Challenging the Home Office’s Removal Notice Window (RNW) policy
Case name: R ((1) FB & (2) Medical Justice) v SSHD
We intervened in a challenge regarding a Home Office policy, which gave people sometimes as little as 72 hours’ notice before they can be deported from the UK without further warning. The policy was ruled to be unlawful by the courts.
The legal point we were positioned to explore was whether the Home Office's Judicial Review and Injunctions (JRI) policy, also known as the ‘Removal Notice Window’ (RNW) policy, a breach of human rights?
Under the RNW policy, individuals are given a short notice period of between 72 hours and 7 days - depending on whether they are held in immigration detention or living in the community - to appeal their removal from the UK.
After the relevant notice period has expired, they can be removed at any time during a 3-month ‘removal window’ without any further warning.
The policy affects all persons liable to removal from the UK under the three main immigration statutes.
Prior to our involvement, Medical Justice was challenging this policy, saying it was against the constitutional or common law right of access to justice.
The Independent reports that more than 40,000 people have been removed under the policy, including members of the Windrush generation, some of whom the Home Office was later ordered to bring back to Britain after it was ruled that they were not given adequate access to justice.
Why we were involved
We intervened in this case as we were concerned that the policy could breach the human rights of migrants.

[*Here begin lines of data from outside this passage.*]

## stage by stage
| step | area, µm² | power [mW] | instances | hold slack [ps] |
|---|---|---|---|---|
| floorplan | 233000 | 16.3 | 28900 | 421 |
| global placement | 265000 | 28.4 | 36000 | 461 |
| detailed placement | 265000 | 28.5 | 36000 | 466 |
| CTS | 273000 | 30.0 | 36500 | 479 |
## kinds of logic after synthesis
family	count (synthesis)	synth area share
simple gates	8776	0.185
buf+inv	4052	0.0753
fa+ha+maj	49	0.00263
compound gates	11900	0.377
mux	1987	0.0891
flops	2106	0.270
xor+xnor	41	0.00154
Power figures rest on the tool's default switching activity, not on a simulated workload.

Because Medical Justice is an organisation, not a person directly affected by the policy, they couldn’t raise a human rights claim.
When their claim was unsuccessful at the High Court, they appealed and their claim was brought together with a challenge by an individual who faced removal under the RNW policy.
Those joined claims were then brought to the Court of Appeal where we intervened because we were concerned that the RNW does not provide an effective right of access to justice and was putting individuals at risk of being unlawfully removed from the UK, and in some cases potentially at risk of torture in the country they are deported to.
What we did
We first intervened last year at the High Court when Medical Justice had challenged the policy and we continued to intervene at the Court of Appeal.
The Court of Appeal ruled that the RNW policy breaches the common law right of access to justice because, in practice, the short notice periods mean that – in most cases - individuals cannot complete all the necessary steps to appeal their removal from the UK, until after a ‘removal window’ has started. This means that they may have already been removed from the UK before a court or tribunal makes a decision about their case.
The court ruled that the RNW policy (referred to in the judgment as the JRI policy) presents “… an unacceptable risk of interference with the (common law) right of access to court by exposing a category of irregular migrants, including those who have claims on human rights and protection grounds, to the risk of removal without any proper opportunity to challenge a relevant decision in a court or tribunal (paragraph 147)”.
And, for these reasons, it has ruled the relevant part of the policy unlawful.
Who will benefit and how
Unless it is over-turned on appeal, the judgment means the Home Office’s RNW policy is unlawful and should be changed to ensure that it gives people a realistic opportunity to appeal to the courts challenging their removal from the UK.